(RECORDS FOR THE TASK):
== Segment start ==

## src/rtl/tps_pkg.sv

```systemverilog
// ----------------------------------------------------------------------------
// tps_pkg
// Shared widths, register indexes and types for the triangle pixel shader.
// ----------------------------------------------------------------------------
package tps_pkg;

    localparam int COORD_INT_BITS   = 12;
    localparam int WEIGHT_FRAC_BITS = 16;

    localparam int PIX_W      = 12;
    localparam int COORD_W    = 16;
    localparam int FRAC_BITS  = COORD_W - COORD_INT_BITS;
    localparam int DIFF_W     = COORD_W + 1;
    localparam int PROD_W     = 2 * DIFF_W;
    localparam int EDGE_W     = PROD_W + 4;
    localparam int SQ_W       = 2 * COORD_W;
    localparam int DSQ_W      = SQ_W + 1;
    localparam int SQRT_STEPS = 18;
    localparam int SQRT_W     = 2 * SQRT_STEPS;
    localparam int DIST_W     = COORD_W + 1;
    localparam int P_W        = 2 * DIST_W;
    localparam int S_W        = P_W + 2;
    localparam int REM_W      = S_W + 1;
    localparam int W_W        = WEIGHT_FRAC_BITS;
    localparam int CH_W       = 8;
    localparam int MUL_W      = W_W + CH_W;
    localparam int MAC_W      = MUL_W + 2;
    localparam int RGB_W      = 3 * CH_W;
    localparam int VTX_W      = 2 * COORD_W;
    localparam int CFG_ADDR_W = 3;
    localparam int CFG_DATA_W = 32;

    typedef enum logic [CFG_ADDR_W-1:0] {
        REG_VERTEX_A,
        REG_VERTEX_B,
        REG_VERTEX_C,
        REG_COLOR_A,
        REG_COLOR_B,
        REG_COLOR_C,
        REG_BACKGROUND
    } reg_index_t;

    localparam logic [VTX_W-1:0] VERTEX_A_RST   = 32'd262146000;
    localparam logic [VTX_W-1:0] VERTEX_B_RST   = 32'd786434000;
    localparam logic [VTX_W-1:0] VERTEX_C_RST   = 32'd524294000;
    localparam logic [RGB_W-1:0] COLOR_A_RST    = 24'hFF0000;
    localparam logic [RGB_W-1:0] COLOR_B_RST    = 24'h00FF00;
    localparam logic [RGB_W-1:0] COLOR_C_RST    = 24'h0000FF;
    localparam logic [RGB_W-1:0] BACKGROUND_RST = 24'h334C4C;

    typedef struct packed {
        logic [VTX_W-1:0] vertex_a;
        logic [VTX_W-1:0] vertex_b;
        logic [VTX_W-1:0] vertex_c;
        logic [RGB_W-1:0] color_a;
        logic [RGB_W-1:0] color_b;
        logic [RGB_W-1:0] color_c;
        logic [RGB_W-1:0] background;
    } cfg_t;

    typedef struct packed {
        logic vld;
        logic hit;
    } ctl_t;

endpackage

```

## src/rtl/tps_sqrt.sv

```systemverilog
// ----------------------------------------------------------------------------
// tps_sqrt
// Three-lane integer square root, one bit pair per pipeline stage.
// ----------------------------------------------------------------------------
module tps_sqrt (
    input  logic                                   aclk,
    input  logic                                   aresetn,
    input  logic                                   en,
    input  tps_pkg::ctl_t                          ctl_in,
    input  logic [2:0][tps_pkg::DSQ_W-1:0]         dsq_in,
    output tps_pkg::ctl_t                          ctl_out,
    output logic [2:0][tps_pkg::DIST_W-1:0]        dist_out
);
    import tps_pkg::*;

    logic [SQRT_W-1:0] v_reg   [SQRT_STEPS][3];
    logic [SQRT_W-1:0] res_reg [SQRT_STEPS][3];
    ctl_t              ctl_reg [SQRT_STEPS];

    for (genvar i = 0; i < SQRT_STEPS; i++) begin : g_step
        localparam logic [SQRT_W-1:0] BIT = SQRT_W'(1) << (SQRT_W - 2 - 2 * i);
        logic [SQRT_W-1:0] v_in    [3];
        logic [SQRT_W-1:0] res_in  [3];
        logic [SQRT_W-1:0] v_next  [3];
        logic [SQRT_W-1:0] res_next[3];
        ctl_t              ctl_in_s;

        if (i == 0) begin : g_first
            for (genvar l = 0; l < 3; l++) begin : g_lane
                assign v_in[l]   = SQRT_W'(dsq_in[l]);
                assign res_in[l] = '0;
            end
            assign ctl_in_s = ctl_in;
        end else begin : g_rest
            for (genvar l = 0; l < 3; l++) begin : g_lane
                assign v_in[l]   = v_reg[i-1][l];
                assign res_in[l] = res_reg[i-1][l];
            end
            assign ctl_in_s = ctl_reg[i-1];
        end

        always_comb begin
            logic [SQRT_W-1:0] trial;
            for (int l = 0; l < 3; l++) begin
                trial = res_in[l] + BIT;
                if (v_in[l] >= trial) begin
                    v_next[l]   = v_in[l] - trial;
                    res_next[l] = (res_in[l] >> 1) + BIT;
                end else begin
                    v_next[l]   = v_in[l];
                    res_next[l] = res_in[l] >> 1;
                end
            end
        end

        always_ff @(posedge aclk) begin
            if (!aresetn) begin
                ctl_reg[i].vld <= 1'b0;
            end else if (en) begin
                ctl_reg[i].vld <= ctl_in_s.vld;
            end
            if (en) begin
                ctl_reg[i].hit <= ctl_in_s.hit;
                for (int l = 0; l < 3; l++) begin
                    v_reg[i][l]   <= v_next[l];
                    res_reg[i][l] <= res_next[l];
                end
            end
        end
    end

    // zero distance counts as one
    always_comb begin
        for (int l = 0; l < 3; l++) begin
            if (res_reg[SQRT_STEPS-1][l] == '0) begin
                dist_out[l] = DIST_W'(1);
            end else begin
                dist_out[l] = res_reg[SQRT_STEPS-1][l][DIST_W-1:0];
            end
        end
    end

    assign ctl_out = ctl_reg[SQRT_STEPS-1];

endmodule

```

## config.mk

```make
export PLATFORM = sky130hd
export DESIGN_NAME = tps_sqrt
export DESIGN_NICKNAME = d
export VERILOG_FILES = /design/src/rtl/tps_pkg.sv /design/src/rtl/tps_sqrt.sv
export SDC_FILE = /design/constraint.sdc
export NUM_CORES = 2
export LEC_CHECK = 0
export BUFFER_PORTS_ARGS = -buffer_cell sky130_fd_sc_hd__buf_2
export CORE_UTILIZATION = 57
export DETAILED_ROUTE_END_ITERATION = 10
export PLACE_DENSITY = 0.75
export SLEW_MARGIN = 20
export SYNTH_ARGS = -nofsm -noshare
export SYNTH_HDL_FRONTEND = slang
export SYNTH_SLANG_ARGS = --single-unit
export TNS_END_PERCENT = 50
```

## constraint.sdc

```tcl
create_clock -name aclk -period 3.6 [get_ports aclk]
set_clock_uncertainty 0.05 [all_clocks]
set_input_delay 0.72 -clock aclk [delete_from_list [all_inputs] [get_ports aclk]]
set_output_delay 0.72 -clock aclk [all_outputs]
set_load 0.02 [all_outputs]
```

==> results.sh <==
export IMPL_outcome="completed"
export IMPL_grt_pass1_vias=62500
export IMPL_drt_pass1_iter_count=6
export IMPL_rows=158
export IMPL_synth_seq_cells=2316
export IMPL_dieArea_mm2=0.188
export IMPL_power_share_clock_pct=35.4
export IMPL_r2r_slack_ns=0.03
export IMPL_fin_area_mm2=0.119
export IMPL_dr_total_vias=63000
export IMPL_nNetsFinal=9096
export IMPL_cts_inserted_buffers=226
export IMPL_cp_required_ns=4.14
export IMPL_grt_pass1_wl_um=323000
export IMPL_r2r_start="v_reg[7][114]$_DFFE_PP_"
export IMPL_cts_sinks=2316
export IMPL_initial_core_util_pct=57.4
export IMPL_die_h_um=434
export IMPL_gr_total_overflow=0
export IMPL_hp_class="input pin to flip-flop"
export IMPL_reg2regPathDepth=7
export IMPL_yosysTopAreaCellShare_pct=65.3
export IMPL_root_buffer="clkbuf_16"
export IMPL_synth_warnings=0
export IMPL_ant_nets=0
export IMPL_fill_cells=13200
export IMPL_synthArstFlopShare_pct=0
export IMPL_area_growth_pct=12.3
export IMPL_sw_frac_of_total_pct=24.8
export IMPL_grt_setup_unrepaired="no"
export IMPL_min_to="ctl_reg[0][1]$_DFFE_PP_"
export IMPL_slew_violations=0
export IMPL_hold_depth=2
export IMPL_synth_edff_count=2315
export IMPL_post_dp_hpwl_um=146000
export IMPL_tns_ns=0
export IMPL_cts_tree="yes"
export IMPL_synth_area_mm2=0.106
export IMPL_io_pins=157
export IMPL_clk_pin_slew_worst_paths_ns=0.06
export IMPL_worstSetupPathType="flip-flop to flip-flop"
export IMPL_cts_htree_levels=4
export IMPL_synthTopCellsByArea="edfxtp_1 65%, ha_1 5.9%, xor2_1 3.2%, xnor2_1 2.8%, inv_1 2.2%"
export IMPL_place_congestion=0.981
export IMPL_worstSetupStartpointType="flip-flop"
export IMPL_avgSynthCellArea_um2=13.2
export IMPL_cp_max_fo=36
export IMPL_pwr_share_seq_pct=51.7
export IMPL_die_width_um=434
export IMPL_reg2reg_to="v_reg[8][6]$_DFFE_PP_"
export IMPL_fmax_mhz=280
export IMPL_hp_start="ctl_in[1]"
export IMPL_route_detailed_drc=0
export IMPL_core_area_mm2=0.185
export IMPL_post_drt_via_cell_ratio=5.64
export IMPL_setup_violations=0
export IMPL_synth_flop_cell="edfxtp_1"
export IMPL_pwr_share_comb_pct=12.8
export IMPL_grt_max_degree=131
export IMPL_worstMarginPinSlew_ns=1.19
export IMPL_hold_viol=0
export IMPL_cts_setup_buffers=0
export IMPL_internal_power_w=0.0510
export IMPL_postPlaceCellArea_mm2=0.111
export IMPL_drt_iter0_drc=4369
export IMPL_clk_latency_ns=0.86
export IMPL_period_share_pct=99.3
export IMPL_ys_seq_area_share_pct=65.4
export IMPL_powerDensity_mw_per_mm2=567
export IMPL_netSwitchingPower_w=0.0168
export IMPL_synth_top_area_cell="edfxtp_1"
export IMPL_irDropWorstVdd_mv=0.519
export IMPL_clockBufferDepth=3
export IMPL_portBuffers=156
export IMPL_antenna_found_initial=0
export IMPL_largest_reg_flops=1821
export IMPL_gr_usage_all_layers_pct=21.5
export IMPL_synth_cell_types=93
export IMPL_crit_path_end_kind="flip-flop"
export IMPL_max_slew_margin_pct=18.6
export IMPL_wl_per_cell_um=18.1
export IMPL_leakage_nw=45.0
export IMPL_period_minus_slack_ns=3.57
export IMPL_syn_inst=8053
export IMPL_arrival_ns=4.11
export IMPL_wl_um=202000
export IMPL_drv_cap=0
export IMPL_drive_gt1_share_pct=8.62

== Segment end ==

(WHAT IS BEING ASKED): Whenever a line in the records above contains the string "aresetn", copy that line.

(RESPONSE TO THIS TASK):
    input  logic                                   aresetn,
            if (!aresetn) begin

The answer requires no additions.